By Linnette Bachman
In my pre-kid staff years, I took a lot of pride in my capacity. I was right out of college, ready to spread my wings and prove myself. I’ve posted before about my determination to be a super staff woman one day who would still go to campus and be an active, full-fledged staff member after I became a mom. Perhaps there was a sliver of noble ambition in this– I loved our mission of making disciples and didn’t want that to be side-lined or minimized. But there was no doubt a larger dark-side at work in my heart, a part of me who was prideful, self-reliant, and basing my value in all I was able to do on campus.
Childbearing and childrearing has been a primary tool for the Lord’s pruning in my life for the past 13 years. I have never been so humbled, tired, or dependent on the Lord. The capacity for which I was so proud has been redirected towards countless diapers, meals, and tears. There have been semesters I’ve had to dig deep to connect to campus or even had nothing left to give. There have been seasons (usually when I’m not nursing and everyone is sleeping through the night) when I’ve been able to engage within my gifting, and that has been life-giving. My heart for making disciples through the campus has grown stronger than ever, but my picture of being a “super staff mom” was shattered long ago.
I have taken heart in the story of the woman who poured perfume on Jesus’ head in Mark 14. Though the guests criticized and complained about what she had done, Jesus defends her saying, “Leave her alone! Why are you bothering her? She has done a beautiful thing for me. You will always have the poor with you. And whenever you want to, you can give to them. But you won’t always have me here with you. She has done all she could by pouring perfume on my body to prepare it for burial. You may be sure that wherever the good news is told all over the world, people will remember what she has done. And they will tell others.”(vs 6-9, emphasis added)
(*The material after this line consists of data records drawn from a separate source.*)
File: src/sv/at_battery_response_parser_top.sv
// Battery report reply parser. Items carry either a reply byte (action 0) or a
// reply timeout (action 1); one item is taken every clock cycle while out_stall
// is low, and the next item is taken even while a result waits at the output.
// A result passes, after its item is accepted, through the input register,
// the per-byte parse stage (the update of the tag matcher, the seven-byte
// terminator window and the number parser, which is what fixes the
// one-item-per-cycle rate), a fraction scaling stage, a rounding stage and the
// output register. Exactly one result follows each "OK\r\n", "ERROR\r\n" or
// timeout, after which all parse state is back to its reset value; other items
// give no result. Stages that hold no result close up, so a stalled output
// backs up through the pipeline before in_stall rises.
module at_battery_response_parser_top (
    input  logic                              clk,
    input  logic                              rst_n,
    input  logic                              in_valid,
    output logic                              in_stall,
    input  logic                              action,
    input  logic [7:0]                        data_byte,
    output logic                              out_valid,
    input  logic                              out_stall,
    output abrp_pkg::status_t                 status,
    output logic [abrp_pkg::MV_W-1:0]         millivolts,
    output logic [abrp_pkg::PCT_W-1:0]        percent
);
    import abrp_pkg::*;

    // Pipeline control.
    logic s0_valid_reg, s1_valid_reg, s2_valid_reg, s3_valid_reg, out_valid_reg;
    logic s0_ready, s1_ready, s2_ready, s3_ready, s4_ready;
    logic s0_go, s0_emits;

    // Input register.
    logic       s0_action_reg;
    logic [7:0] s0_byte_reg;

    // Parse state.
    logic [WIN_W-1:0]  recent_reg, recent_next;
    logic [TAG_W-1:0]  tag_idx_reg, tag_idx_next, tag_try;
    line_phase_t       line_phase_reg, line_phase_next;
    field_phase_t      field_phase_reg, field_phase_next;
    logic [INT_W-1:0]  int_reg, int_next;
    logic [FRAC_W-1:0] frac_reg, frac_next;
    logic [FCNT_W-1:0] fcnt_reg, fcnt_next;
    logic              seen_reg, seen_next;

    // Byte decode.
    logic       is_digit, is_space, is_vee, ok_hit, err_hit;
    logic [3:0] digit;
    logic [INT_W+3:0]  int_acc;
    logic [FRAC_W+3:0] frac_acc;
    status_t           s0_status;

    // Stage 1: snapshot of the finished reply.
    status_t           s1_status_reg;
    logic              s1_report_reg;
    logic [INT_W-1:0]  s1_int_reg;
    logic [FRAC_W-1:0] s1_frac_reg;
    logic [FCNT_W-1:0] s1_fcnt_reg;

    // Stage 2: four-digit fraction and whole volts in millivolts.
    status_t           s2_status_reg;
    logic              s2_report_reg, s2_small_reg, s2_small_next;
    logic [INT_W-1:0]  s2_int_reg;
    logic [FRAC_W-1:0] s2_f4_reg, s2_f4_next;
    logic [VOLT_W-1:0] s2_volt_reg, s2_volt_next;
    logic [FRAC_W+9:0] f4_prod;

    // Stage 3: rounded millivolts.
    status_t           s3_status_reg;
    logic              s3_report_reg;
    logic [MV_W-1:0]   s3_mv_reg, s3_mv_next;
    logic [FRAC_W+15:0] round_prod;
    logic [FRAC_W-1:0] round_in;
    logic [VOLT_W-1:0] mv_volt;
    logic [MV_W:0]     mv_big;

    // Output register.
    status_t           status_reg, status_next;
    logic [MV_W-1:0]   mv_reg, mv_next;
    logic [PCT_W-1:0]  pct_reg, pct_next;
    logic [DIFF_W-1:0] pct_diff;
    logic [DIFF_W+11:0] pct_prod;

    // Each stage loads when it is empty or its item moves on.
    assign s4_ready = !out_valid_reg || !out_stall;
    assign s3_ready = !s3_valid_reg || s4_ready;
    assign s2_ready = !s2_valid_reg || s3_ready;
    assign s1_ready = !s1_valid_reg || s2_ready;
    assign s0_go    = s0_valid_reg && (!s0_emits || s1_ready);
    assign s0_ready = !s0_valid_reg || s0_go;
    assign in_stall = !s0_ready;

    // Input register.
    always_ff @(posedge clk or negedge rst_n)
    begin
        if (!rst_n)
        begin
            s0_valid_reg <= 1'b0;
        end
        else if (s0_ready)
        begin
            s0_valid_reg <= in_valid;
        end
    end

    always_ff @(posedge clk)
    begin
        if (s0_ready && in_valid)
        begin
            s0_action_reg <= action;
            s0_byte_reg   <= data_byte;
        end
    end

    // Character classes of the current byte.
    always_comb
    begin
        is_digit = (s0_byte_reg >= CH_ZERO) && (s0_byte_reg <= CH_NINE);
        digit    = s0_byte_reg[3:0];
        is_space = (s0_byte_reg == CH_SPACE) || (s0_byte_reg == CH_TAB) ||
                   (s0_byte_reg == CH_VT) || (s0_byte_reg == CH_FF);
        is_vee   = (s0_byte_reg == CH_UPV) || (s0_byte_reg == CH_LOWV);
        int_acc  = {1'b0, int_reg, 3'b000} + {3'b000, int_reg, 1'b0} + {20'd0, digit};
        frac_acc = {1'b0, frac_reg, 3'b000} + {3'b000, frac_reg, 1'b0} + {14'd0, digit};
        recent_next = {recent_reg[WIN_W-9:0], s0_byte_reg};
        ok_hit   = (recent_next[31:0] == TERM_OK);
        err_hit  = (recent_next == TERM_ERROR);
        s0_emits = s0_action_reg || ok_hit || err_hit;
        if (s0_action_reg)
        begin
            s0_status = ST_TIMEOUT;
        end
        else if (ok_hit)
        begin
            s0_status = ST_OK_NONE;
        end
        else
        begin
            s0_status = ST_ERROR;
        end
    end

    // Tag matcher, line tracking and number parser for one byte.
    always_comb
    begin
        tag_idx_next     = tag_idx_reg;
        line_phase_next  = line_phase_reg;
        field_phase_next = field_phase_reg;
        int_next         = int_reg;
        frac_next        = frac_reg;
        fcnt_next        = fcnt_reg;
        seen_next        = seen_reg;
        tag_try          = '0;
        case (line_phase_reg)
            LP_SEARCH:
            begin
                if (s0_byte_reg == tag_char(tag_idx_reg))
                begin
                    tag_try = tag_idx_reg + 3'd1;
                end
                else
                begin
                    tag_try = (s0_byte_reg == CH_PLUS) ? 3'd1 : 3'd0;
                end
                if (tag_try == TAG_LEN)
                begin
                    line_phase_next  = LP_LINE;
                    tag_idx_next     = '0;
                    field_phase_next = FP_LEAD;
                    int_next         = '0;
                    frac_next        = '0;
                    fcnt_next        = '0;
                    seen_next        = 1'b0;
                end
                else
                begin
                    tag_idx_next = tag_try;
                end
            end
            LP_LINE:
            begin
                if ((s0_byte_reg == CH_CR) || (s0_byte_reg == CH_LF))
                begin
                    line_phase_next = LP_DONE;
                end
                else if (s0_byte_reg == CH_COMMA)
                begin
                    // A comma opens a new field, so only the last one counts.
                    field_phase_next = FP_LEAD;
                    int_next         = '0;
                    frac_next        = '0;
                    fcnt_next        = '0;
                    seen_next        = 1'b0;
                end
                else if (!is_vee)
                begin
                    case (field_phase_reg)
                        FP_LEAD, FP_INT:
                        begin
                            if (is_digit)
                            begin
                                field_phase_next = FP_INT;
                                seen_next        = 1'b1;
                                if (int_acc > {4'd0, MV_MAX})
                                begin
                                    int_next = MV_MAX;
                                end
                                else
                                begin
                                    int_next = int_acc[INT_W-1:0];
                                end
                            end
                            else if (s0_byte_reg == CH_POINT)
                            begin
                                field_phase_next = FP_FRAC;
                            end
                            else if (!(is_space && (field_phase_reg == FP_LEAD)))
                            begin
                                field_phase_next = FP_STOP;
                            end
                        end
                        FP_FRAC:
                        begin
                            if (is_digit)
                            begin
                                seen_next = 1'b1;
                                // Digits past the fourth are read but not kept.
                                if (fcnt_reg < FRAC_KEEP)
                                begin
                                    frac_next = frac_acc[FRAC_W-1:0];
                                    fcnt_next = fcnt_reg + 3'd1;
                                end
                            end
                            else
                            begin
                                field_phase_next = FP_STOP;
                            end
                        end
                        default:
                        begin
                        end
                    endcase
                end
            end
            default:
            begin
            end
        endcase
    end

    // Parse state: a result clears everything back to the reset values.
    always_ff @(posedge clk or negedge rst_n)
    begin
        if (!rst_n)
        begin
            recent_reg      <= '0;
            tag_idx_reg     <= '0;
            line_phase_reg  <= LP_SEARCH;
            field_phase_reg <= FP_LEAD;
            int_reg         <= '0;
            frac_reg        <= '0;
            fcnt_reg        <= '0;
            seen_reg        <= 1'b0;
        end
        else if (s0_go)
        begin
            if (s0_emits)
            begin
                recent_reg      <= '0;
                tag_idx_reg     <= '0;
                line_phase_reg  <= LP_SEARCH;
                field_phase_reg <= FP_LEAD;
                int_reg         <= '0;
                frac_reg        <= '0;
                fcnt_reg        <= '0;
                seen_reg        <= 1'b0;
            end
            else
            begin
                recent_reg      <= recent_next;
                tag_idx_reg     <= tag_idx_next;
                line_phase_reg  <= line_phase_next;
                field_phase_reg <= field_phase_next;
                int_reg         <= int_next;
                frac_reg        <= frac_next;
                fcnt_reg        <= fcnt_next;
                seen_reg        <= seen_next;
            end
        end
    end

    // Stage 2 and 3 arithmetic.
    always_comb
    begin
        f4_prod       = {10'd0, s1_frac_reg} * {14'd0, frac_scale(s1_fcnt_reg)};
        s2_f4_next    = f4_prod[FRAC_W-1:0];
        s2_volt_next  = {10'd0, s1_int_reg[6:0]} * 17'd1000;
        s2_small_next = (s1_int_reg < VOLT_LIMIT);

        // Round half up to whole millivolts.
        round_in   = s2_f4_reg + 14'd5;
        round_prod = {16'd0, round_in} * {14'd0, RECIP_10};
        mv_volt    = s2_volt_reg + {6'd0, round_prod[FRAC_W+15:19]};
        mv_big     = {1'b0, s2_int_reg} + {20'd0, (s2_f4_reg >= HALF_MV)};
        if (s2_small_reg)
        begin
            s3_mv_next = {3'd0, mv_volt};
        end
        else if (mv_big[MV_W])
        begin
            s3_mv_next = MV_MAX;
        end
        else
        begin
            s3_mv_next = mv_big[MV_W-1:0];
        end
    end

    // Final status and linear charge estimate.
    always_comb
    begin
        pct_diff    = s3_mv_reg[DIFF_W-1:0] - MV_EMPTY[DIFF_W-1:0];
        pct_prod    = {12'd0, pct_diff} * {11'd0, RECIP_12};
        status_next = s3_status_reg;
        mv_next     = '0;
        pct_next    = '0;
        if ((s3_status_reg == ST_OK_NONE) && s3_report_reg && (s3_mv_reg != '0))
        begin
            status_next = ST_OK_VOLT;
            mv_next     = s3_mv_reg;
            if (s3_mv_reg >= MV_FULL)
            begin
                pct_next = PCT_FULL;
            end
            else if (s3_mv_reg > MV_EMPTY)
            begin
                pct_next = pct_prod[PCT_W+14:15];
            end
        end
    end

    // Stage valid bits.
    always_ff @(posedge clk or negedge rst_n)
    begin
        if (!rst_n)
        begin
            s1_valid_reg  <= 1'b0;
            s2_valid_reg  <= 1'b0;
            s3_valid_reg  <= 1'b0;
            out_valid_reg <= 1'b0;
        end
        else
        begin
            if (s1_ready)
            begin
                s1_valid_reg <= s0_go && s0_emits;
            end
            if (s2_ready)
            begin
                s2_valid_reg <= s1_valid_reg;
            end
            if (s3_ready)
            begin
                s3_valid_reg <= s2_valid_reg;
            end
            if (s4_ready)
            begin
                out_valid_reg <= s3_valid_reg;
            end
        end
    end

    // Stage payloads.
    always_ff @(posedge clk)
    begin
        if (s1_ready && s0_go && s0_emits)
        begin
            s1_status_reg <= s0_status;
            s1_report_reg <= (line_phase_next != LP_SEARCH) && seen_next;
            s1_int_reg    <= int_next;
            s1_frac_reg   <= frac_next;
            s1_fcnt_reg   <= fcnt_next;
        end
        if (s2_ready && s1_valid_reg)
        begin
            s2_status_reg <= s1_status_reg;
            s2_report_reg <= s1_report_reg;
            s2_int_reg    <= s1_int_reg;
            s2_f4_reg     <= s2_f4_next;
            s2_volt_reg   <= s2_volt_next;
            s2_small_reg  <= s2_small_next;
        end
        if (s3_ready && s2_valid_reg)
        begin
            s3_status_reg <= s2_status_reg;
            s3_report_reg <= s2_report_reg;
            s3_mv_reg     <= s3_mv_next;
        end
        if (s4_ready && s3_valid_reg)
        begin
            status_reg <= status_next;
            mv_reg     <= mv_next;
            pct_reg    <= pct_next;
        end
    end

    assign out_valid  = out_valid_reg;
    assign status     = status_reg;
    assign millivolts = mv_reg;
    assign percent    = pct_reg;

`ifndef ASSERT_OFF
    // Only a voltage report carries a value.
    assert property (@(posedge clk) disable iff (!rst_n)
        out_valid && (status != ST_OK_VOLT) |-> (millivolts == '0) && (percent == '0))
    else $error("value fields set without a voltage report");

    // A voltage report is never zero and the estimate stays in range.
    assert property (@(posedge clk) disable iff (!rst_n)
        out_valid && (status == ST_OK_VOLT) |-> (millivolts != '0) && (percent <= PCT_FULL))
    else $error("voltage report out of range");

    // A finished reply leaves the parser in its reset state.
    assert property (@(posedge clk) disable iff (!rst_n)
        s0_go && s0_emits |=> (recent_reg == '0) && (tag_idx_reg == '0) &&
            (line_phase_reg == LP_SEARCH) && (seen_reg == 1'b0))
    else $error("parse state not cleared after a result");

    // The tag matcher never reaches the full tag length while searching.
    assert property (@(posedge clk) disable iff (!rst_n)
        tag_idx_reg < TAG_LEN)
    else $error("tag match index out of range");

    // Kept fraction digits stay within four digits.
    assert property (@(posedge clk) disable iff (!rst_n)
        (fcnt_reg <= FRAC_KEEP) && (frac_reg < 14'd10000))
    else $error("fraction digits overflow");
`endif

endmodule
Jesus doesn’t list out what she could have done better, he simply sees her doing what she can.
These days as we are entering the teenage years, juggling homeschool with middle schoolers and learning readers, and still trudging through the discipline years of our lively three year old, I feel like I am giving all I can on the parental front. I can pour myself out all day long, literally having nothing left at the end of the day, and still come short in meeting all. the. needs. I am so inadequate to be everything for these little people God has put in my care. Yet I want to look back on these years knowing I have done all I could to faithfully lead them to Jesus and to rely on His adequacy to fill all the places I was unable to touch.
I still love getting my feet on campus. Walking Greek Row, the freshmen commons, and the student center touches my heart and refreshes me for the vision and work that Dave gives so much of his life to. I still love meeting with women. But I am not a super staff mom in the way I envisioned all those years ago. I am simply doing what I can, trusting our great God to meet all the needs of campus too.
I love 2 Corinthians 8:12 which says, “For if the willingness is there, the gift is acceptable according to what one has, not according to what he does not have.” The question is not whether my capacity is acceptable; but rather, am I willing to give the capacity I do have?
Sweet mamas, let us surrender to the Lord in contentment the life He’s given us and offer the capacity we have to Him. Let us rest in doing what we can!
Linnette and her husband Dave began their marriage and Nav staff career in 2005 (EDGE and SIT at Colorado State) and currently lead the NavCity and collegiate work in Nashville. They have 5 children: Kate (11), Kylie (10), McKenzie (8), Daniel (7), and Andrew (3). Linnette and Dave are passionate about the shared mission of raising up disciple-makers and raising up their kids.